Baseball’s genetic: You get it from your parents

jI blame my parents.

Yeah, I hear you, the blame game is getting old. I’m as sick as anyone of people pointing to their past to excuse current deeds. But how else can I explain it? What other reason could there be for my complete lack of interest in all things baseball?

I know I’m not the only one. I may be the only one honest (or idiotic) enough to admit it this week: I care not a whit about the Mariners.

Hold off on the hate mail, at least until you hear my feeble rationale: It’s all my parents’ fault.

I’m used to blaming my boredom with baseball on the nature of the turtle-paced American pastime. Too slow, I’ll say. This from a woman who’s addicted to the PBS series "Antiques Roadshow," which doesn’t exactly fly by at lightning speed.

As I sat Friday trying to tune out happy whoops from co-workers crowded around a newsroom television, I admitted to myself that the deficiency is mine, not the game’s.

In this one area, my parents were negligent. I wasn’t born to baseball fandom.

My introduction to the World Series came in grade school. One October day, our principal allowed a radio in the lunchroom. Twinkie trading came to a halt as classmates listened to the tinny broadcast. They knew the teams, the pitchers, the batters. I didn’t know a thing.

I grew up in a hockey house, a football house, a basketball house. There was sports talk, just no baseball talk.
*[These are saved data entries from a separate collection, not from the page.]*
From an optimization exercise on the open Yosys and OpenROAD flow, aimed at small area, a short achievable clock period and few clock cycles; shortcuts taken in it are not production practice. For this run, only the layout was checked, not whether the RTL still works. Power figures rest on the tool's default switching activity, not on a simulated workload.

==> flow/design.v <==
`timescale 1ns / 1ps
`default_nettype none
package nfv5_pkg;
	localparam logic [15:0] NF_VERSION = 16'd5;
	localparam int unsigned HDR_WORDS = 6;
	localparam int unsigned REC_WORDS = 12;
	localparam int unsigned DIV1000_MUL_W = 29;
	localparam logic [DIV1000_MUL_W-1:0] DIV1000_MUL = 29'd274877907;
	localparam int unsigned DIV1000_SHIFT = 38;
	localparam int unsigned MS_Q_W = 23;
	localparam logic [31:0] K1000 = 32'd1000;
	typedef struct packed {
		logic [31:0] src_ip;
		logic [31:0] dst_ip;
		logic [31:0] packet_count;
		logic [31:0] byte_count;
		logic [31:0] ms_first;
		logic [31:0] ms_last;
		logic [31:0] epoch_secs;
		logic [31:0] epoch_nsecs;
		logic [15:0] src_port;
		logic [15:0] dst_port;
		logic [7:0]  tcp_flag_bits;
		logic [7:0]  protocol;
		logic        end_of_batch;
	} flow_ms_t;
endpackage
`default_nettype wire
`timescale 1ns / 1ps
`default_nettype none
module netflow_v5_packet_builder_core #(
	parameter int unsigned RECORDS_PER_PACKET = 30
) (
	input  logic        clk,
	input  logic        arst_n,
	input  logic        flow_valid,
	output logic        flow_ready,
	input  logic [31:0] flow_src_ip,
	input  logic [31:0] flow_dst_ip,
	input  logic [31:0] flow_packet_count,
	input  logic [31:0] flow_byte_count,
	input  logic [63:0] flow_first_seen,
	input  logic [63:0] flow_last_seen,
	input  logic [15:0] flow_src_port,
	input  logic [15:0] flow_dst_port,
	input  logic [7:0]  flow_tcp_flag_bits,
	input  logic [7:0]  flow_protocol,
	input  logic        flow_end_of_batch,
	output logic        words_valid,
	input  logic        words_ready,
	output logic [8:0]  words_word_index,
	output logic [31:0] words_data_word,
	output logic        words_last_of_packet
);
	function automatic logic [8:0] div125_r4(input logic [6:0] r, input logic [1:0] d);
		logic [9:0] x, x1, x2, x3;
		logic [1:0] q;
		logic [6:0] ro;
		x  = {1'b0, r, d};
		x1 = x - 10'd125;
		x2 = x - 10'd250;
		x3 = x - 10'd375;
		if (!x3[9]) begin
			q  = 2'd3;
			ro = x3[6:0];
		end else if (!x2[9]) begin
			q  = 2'd2;
			ro = x2[6:0];
		end else if (!x1[9]) begin
			q  = 2'd1;
			ro = x1[6:0];
		end else begin
			q  = 2'd0;
			ro = x[6:0];
		end
		div125_r4 = {q, ro};
	endfunction
	logic [31:0] r_src, r_dst, r_pc, r_bc, r_ports;
	logic [7:0]  r_flags, r_proto;
	logic [31:0] sf, sl;            
	logic [23:0] uf, ul;            
	logic [6:0]  rf, rl;            
	logic [31:0] base_q, seq_q, h_up, h_secs;
	logic [31:0] h_ns;
	logic [4:0]  cnt_q, hcnt_q;
	logic        opn_q;             
	logic        seq_c;             
	logic [9:1]  k_q;
	logic        c_b0, c_opn;       
	logic        fa_ns, fb_x4, fb_nb, fb_q, fb_ns;
	logic        lb_x4, lb_nb, lb_nsf, lb_q, lb_nqf;
	logic        fr_q, nb_q, nclose_q, pend_q, pend_close_q, wrap_q;
	logic [17:0] np_q;              
	logic        ov_q, olast_q;
	logic [8:0]  oidx_q;
	logic [31:0] od_q;
	logic       take, close_in;
	logic [4:0] cnt_in;
	assign take     = flow_valid && fr_q;
	assign cnt_in   = opn_q ? 5'd1 : cnt_q + 5'd1;
	assign close_in = (cnt_in == 5'(RECORDS_PER_PACKET)) || flow_end_of_batch;
	logic        k_div, k_mul, k_ns, k_idle;
	logic [8:0]  f1, f2, l1, l2;
	logic [31:0] qf, ql;
	logic [31:0] f_a, f_b, f_sum, l_a, l_b, l_sum;
	logic        f_ci, l_ci;
	logic [9:1] k_n;
	assign k_n    = {k_q[8:1], take};
	assign k_div  = |k_q[6:1];
	assign k_mul  = |k_q[3:1];
	assign k_ns   = k_q[5] || k_q[6] || k_q[8];
	assign k_idle = !(|k_q);
	assign f1 = div125_r4(rf, uf[23:22]);
	assign f2 = div125_r4(f1[6:0], uf[21:20]);
	assign l1 = div125_r4(rl, ul[23:22]);
	assign l2 = div125_r4(l1[6:0], ul[21:20]);
	assign qf = {8'd0, uf};
	assign ql = {8'd0, ul};
	assign f_a  = fa_ns ? h_ns : sf;
	assign f_b  = ({32{fb_x4}} & (sf << 2)) | ({32{fb_nb}} & ~base_q) |
	              ({32{fb_q}} & qf) | ({32{fb_ns}} & (h_ns << 2));
	assign f_ci = fb_nb;
	assign l_a  = sl;
	assign l_b  = ({32{lb_x4}} & (sl << 2)) | ({32{lb_nb}} & ~base_q) |
	              ({32{lb_nsf}} & ~sf) | ({32{lb_q}} & ql) | ({32{lb_nqf}} & ~qf);
	assign l_ci = lb_nb || lb_nsf || lb_nqf;
	assign f_sum = f_a + f_b + 32'(f_ci);
	assign l_sum = l_a + l_b + 32'(l_ci);
	logic adv, avail, load, last_np;
	assign adv     = !ov_q || words_ready;
	assign avail   = np_q[6] ? (k_q[8] || k_q[9] || k_idle) : np_q[7] ? (k_q[9] || k_idle) : 1'b1;
	assign load    = adv && nb_q && avail;
	assign last_np = nclose_q ? np_q[17] : np_q[11];
	logic       nb_n, nclose_n, pend_n, pend_close_n, fr_n;
	logic [17:0] np_n;
	always_comb begin
		nb_n         = nb_q;
		nclose_n     = nclose_q;
		pend_n       = pend_q;
		pend_close_n = pend_close_q;
		np_n         = np_q;
		if (take) begin
			pend_n       = 1'b1;
			pend_close_n = close_in;
		end
		if (load) begin
			np_n = {np_q[16:0], 1'b0};
			if (last_np) nb_n = 1'b0;
		end
		if (!nb_n && pend_n) begin
			nb_n     = 1'b1;
			np_n     = 18'd1;
			nclose_n = pend_close_n;
			pend_n   = 1'b0;
		end
		fr_n = !pend_n && (!nb_n || (nclose_n ? (|np_n[17:16]) : (|np_n[17:10])));
	end
	logic        first_gt;
	logic [31:0] word;
	assign first_gt = sf > sl;
	assign word = ({32{np_q[0]}} & r_src) | ({32{np_q[1]}} & r_dst) |
	              ({32{np_q[4]}} & r_pc) | ({32{np_q[5]}} & r_bc) |
	              ({32{np_q[6] && !first_gt}} & sf) | ({32{np_q[7] || (np_q[6] && first_gt)}} & sl) |
	              ({32{np_q[8]}} & r_ports) | ({32{np_q[9]}} & {8'h00, r_flags, r_proto, 8'h00}) |
	              ({32{np_q[12]}} & {16'd5, 11'd0, cnt_q}) | ({32{np_q[13]}} & h_up) |
	              ({32{np_q[14]}} & h_secs) | ({32{np_q[15]}} & h_ns) | ({32{np_q[16]}} & seq_q);
	always_ff @(posedge clk or negedge arst_n) begin
		if (!arst_n) begin
			fr_q         <= 1'b1;
			nb_q         <= 1'b0;
			pend_q       <= 1'b0;
			wrap_q       <= 1'b0;
			ov_q         <= 1'b0;
			oidx_q       <= 9'd5;
			k_q          <= '0;
			opn_q        <= 1'b1;
			base_q       <= 32'd0;
			seq_q        <= 32'd0;
			seq_c        <= 1'b0;
		end else begin
			fr_q         <= fr_n;
			nb_q         <= nb_n;
			pend_q       <= pend_n;
			if (adv) ov_q <= load;
			seq_c <= 1'b0;
			if (load) begin
				oidx_q <= wrap_q ? 9'd0 : oidx_q + 9'd1;
				wrap_q <= nclose_q && np_q[11];
				if (np_q[16]) {seq_c, seq_q[7:0]} <= {1'b0, seq_q[7:0]} + 9'(hcnt_q);
			end
			if (seq_c) seq_q[31:8] <= seq_q[31:8] + 24'd1;
			k_q   <= k_n;
			if (take) opn_q <= close_in;
			if (k_q[7] && c_b0) base_q <= f_sum;
		end
	end
	always_ff @(posedge clk) begin
		nclose_q     <= nclose_n;
		pend_close_q <= pend_close_n;
		np_q         <= np_n;
		if (load && np_q[12]) hcnt_q <= cnt_q;
		if (take) cnt_q <= cnt_in;
		fa_ns  <= k_n[5] || k_n[6] || k_n[8];
		fb_x4  <= |k_n[3:1];
		fb_nb  <= k_n[4] && !c_b0;
		fb_q   <= k_n[7];
		fb_ns  <= k_n[5] || k_n[6] || k_n[8];
		lb_x4  <= |k_n[3:1];
		lb_nb  <= k_n[4] && !c_b0;
		lb_nsf <= k_n[4] && c_b0;
		lb_q   <= k_n[7];
		lb_nqf <= k_n[8] && c_b0;
	end
	always_ff @(posedge clk) begin
		if (adv) begin
			od_q    <= word;
			olast_q <= np_q[17];
		end
		if (fr_q) begin
			r_src   <= flow_src_ip;
			r_dst   <= flow_dst_ip;
			r_pc    <= flow_packet_count;
			r_bc    <= flow_byte_count;
			r_ports <= {flow_src_port, flow_dst_port};
			r_flags <= flow_tcp_flag_bits;
			r_proto <= flow_protocol;
			sf      <= {flow_first_seen[60:32], 3'd0};
			sl      <= {flow_last_seen[60:32], 3'd0};
			uf      <= flow_first_seen[26:3];
			ul      <= flow_last_seen[26:3];
			rf      <= {2'd0, flow_first_seen[31:27]};
			rl      <= {2'd0, flow_last_seen[31:27]};
			c_b0    <= (base_q == 32'd0);
			c_opn   <= opn_q;
			if (opn_q) begin
				h_secs <= flow_last_seen[63:32];
				h_ns   <= {flow_last_seen[28:0], 3'd0};
			end
		end else begin
			if (k_div) begin
				uf <= {uf[19:0], f1[8:7], f2[8:7]};
				rf <= f2[6:0];
				ul <= {ul[19:0], l1[8:7], l2[8:7]};
				rl <= l2[6:0];
			end
			if (k_mul || k_q[4] || k_q[7]) sf <= (k_q[7] && c_b0) ? 32'd0 : f_sum;
			if (k_mul || k_q[4] || k_q[7] || (k_q[8] && c_b0)) sl <= l_sum;
			if (c_opn && k_ns) h_ns <= f_sum;
			if (c_opn && k_q[9]) h_up <= sl;
		end
	end
	assign flow_ready           = fr_q;
	assign words_valid          = ov_q;
	assign words_word_index     = oidx_q;
	assign words_data_word      = od_q;
	assign words_last_of_packet = olast_q;
endmodule
`default_nettype wire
My folks had season tickets to minor league hockey. If I was lucky, my mom would beg off, and I’d be the one invited out on a winter night to see the Spokane Comets, later the Jets and now the Chiefs. I loved the speedy sound of pucks and players hissing across the ice and smashing the boards. I loved the popcorn. A hockey game is the only place I’ve ever heard my father yell.

It’s nuts, but I’d sooner see hockey than the Mariners, even today.

I was also exposed early to football. Joe Albi Stadium was the place to be Friday nights in the fall. My parents took a Thermos, a blanket and a car full of kids. By first grade, I knew the deal with a first down. If I call home on a Sunday, the greeting is, "Your father is watching his Seahawks."

My basketball boy wonder of a brother got me hooked on hoops. He’d coax me into watching "Pistol" Pete Maravich’s hot-dog passes. The worst thing about going to college was missing my brother’s Ferris High School basketball games. Hear those bounces, thunks and swooshes coming from a north Everett alley? The basketball sounds are coming from my backyard, even when my kids aren’t home.

People are in love with baseball. They talk about it being a mental game. They talk about kicking back and relaxing through all those innings. I’ve heard it. I just don’t get it.

I can’t help that I didn’t learn baseball at someone’s knee.

My husband’s grandmother was a team nurse for the Los Angeles Dodgers. He had memories of long afternoons spent listening to ballgames on the radio with his Gram. He was taught young to love baseball. I never saw an entire baseball game until I met him.

In truth, I feel left out. I know enough about the Mariners to know I like Edgar, not much else. I know I wouldn’t mind seeing the M’s win, if only to rub it in the nose of that Griffey person.

I won’t be whooping it up around the TV, though. If it stops raining, I’ll be out shooting baskets. Don’t hate me for that. I’m not un-American. I love Mom and apple pie.